I am there too. My only, younger sister is exactly this person as well. She recently refused to take mom to the hosp. when she called her, telling my sister that she could not breathe or stop coughing. My sister told her since she did not have a fever, she could not have pneumonia. My mom called her instead of me, according to my mom, because she calls me for everything. I am the DPOA. But, she hung up and called me, I took her to the hosp. She had pneumonia and was put into the ICU immed. My sister then told all that it was my fault because we had an argument, mom and I, earlier. I asked mom if that is why she did not call me and she said, "lord no, we argue and it does not bother me at all". Which is true, she wants to argue, starts them. But they kill me, another topic.
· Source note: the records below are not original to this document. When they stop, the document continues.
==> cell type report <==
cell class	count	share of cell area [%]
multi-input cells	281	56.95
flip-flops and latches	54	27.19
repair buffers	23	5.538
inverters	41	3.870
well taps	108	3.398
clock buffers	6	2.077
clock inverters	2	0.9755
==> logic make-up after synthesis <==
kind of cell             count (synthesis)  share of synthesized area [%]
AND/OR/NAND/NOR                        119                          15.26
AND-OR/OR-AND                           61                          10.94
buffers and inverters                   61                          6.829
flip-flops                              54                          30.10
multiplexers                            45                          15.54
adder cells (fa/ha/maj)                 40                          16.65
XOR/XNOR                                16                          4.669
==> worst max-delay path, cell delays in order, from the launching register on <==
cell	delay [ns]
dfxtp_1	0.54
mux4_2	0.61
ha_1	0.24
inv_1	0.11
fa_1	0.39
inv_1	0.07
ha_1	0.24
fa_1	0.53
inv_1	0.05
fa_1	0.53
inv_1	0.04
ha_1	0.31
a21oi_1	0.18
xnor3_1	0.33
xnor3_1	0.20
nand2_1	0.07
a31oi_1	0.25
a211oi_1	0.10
File: run.sh
#!/bin/bash
# OpenROAD 26Q1-2900-gdf79404cd8, Yosys 0.63+post, stock flow scripts
make -C /OpenROAD-flow-scripts/flow DESIGN_CONFIG=/design/flow/config.mk WORK_HOME=/design/flow/orfs finish
File: config.mk
export PLATFORM = sky130hd
export DESIGN_NAME = ee354_numlock_sm
export DESIGN_NICKNAME = ee354_numlock_sm
export VERILOG_FILES = /design/flow/design.v
export SDC_FILE = /design/flow/constraint.sdc
export NUM_CORES = 4
export LEC_CHECK = 1
export CORE_AREA = 10 10 81 81
export DIE_AREA = 0 0 91 91
File: constraint.sdc
current_design ee354_numlock_sm

set clk_period 4.7
set clk_io_pct 0.2

create_clock -name clk0 -period $clk_period [get_ports {clk}]

set non_clock_inputs [all_inputs -no_clocks]
set_input_delay [expr $clk_period * $clk_io_pct] -clock clk0 $non_clock_inputs
set_output_delay [expr $clk_period * $clk_io_pct] -clock clk0 [all_outputs]
import arch_defs_pkg::*;
module alu (
    input logic clk,
    input logic reset,
    input logic [DATA_WIDTH-1:0] a_in,
    input logic [DATA_WIDTH-1:0] b_in,
    input logic [1:0] alu_op,
    output logic [DATA_WIDTH-1:0] latched_result,
    output logic zero_flag,
    output logic carry_flag,
    output logic negative_flag
);
    logic [DATA_WIDTH:0] comb_arith_result_i;  
    logic [DATA_WIDTH-1:0] comp_logic_result_i;
    logic       comb_carry_out_i;
    logic [DATA_WIDTH-1:0] comb_result_final_i;
    always_comb begin
        comb_arith_result_i = { (DATA_WIDTH + 1) {1'b0} };
        comp_logic_result_i =  { DATA_WIDTH {1'b0} };
        comb_carry_out_i = 1'b0;
        comb_result_final_i = { DATA_WIDTH {1'b0} };
        case (alu_op)
            ALU_ADD: comb_arith_result_i = {1'b0, a_in} + {1'b0, b_in};
            ALU_SUB: comb_arith_result_i = {1'b0, a_in} + {1'b0, ~b_in} + {{DATA_WIDTH{1'b0}}, 1'b1};
            ALU_AND: comp_logic_result_i = a_in & b_in;
            ALU_OR:  comp_logic_result_i = a_in | b_in;
            default: ;
        endcase
        if (alu_op == ALU_ADD || alu_op == ALU_SUB) begin
            comb_carry_out_i = comb_arith_result_i[DATA_WIDTH];  
            comb_result_final_i = comb_arith_result_i[DATA_WIDTH-1:0]; 
        end else begin
            comb_carry_out_i = 1'b0;
            comb_result_final_i = comp_logic_result_i;
        end
    end 
    assign carry_flag = comb_carry_out_i;
    assign zero_flag = (comb_result_final_i == { DATA_WIDTH{1'b0} });
    assign negative_flag = comb_result_final_i[DATA_WIDTH-1];
    always_ff @(posedge clk) begin
        if (reset) begin
            latched_result <= { DATA_WIDTH{1'b0} };
        end else begin
            latched_result <= comb_result_final_i;
        end
    end
endmodule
My sister is angry that I was appointed DPOA. I am done with it. It was not for my intelligence being greater than hers or any other thing than the fact that I do not work. I am sick and home. So, they chose me, and the fact that I was a stock broker and banker for a living so they factored that in. She is livid and an idiot. I am done with her. I have begged her every way from Sunday to take the POA but I would not give it over to her now. She will NOT take care of our mom. She has NO idea how much stress and work this is. Mom is obstinate and difficult sometimes, and unfortunately., they are exactly alike.

There is a lot to say, but I will stop with that. TY for the question. We all need validation and this is so flipping sad. This is the time we should find each other not rip each other apart, as siblings. My sister also does the bad father thing. He was not perfect but he was a heck of lot better father than she has been a daughter.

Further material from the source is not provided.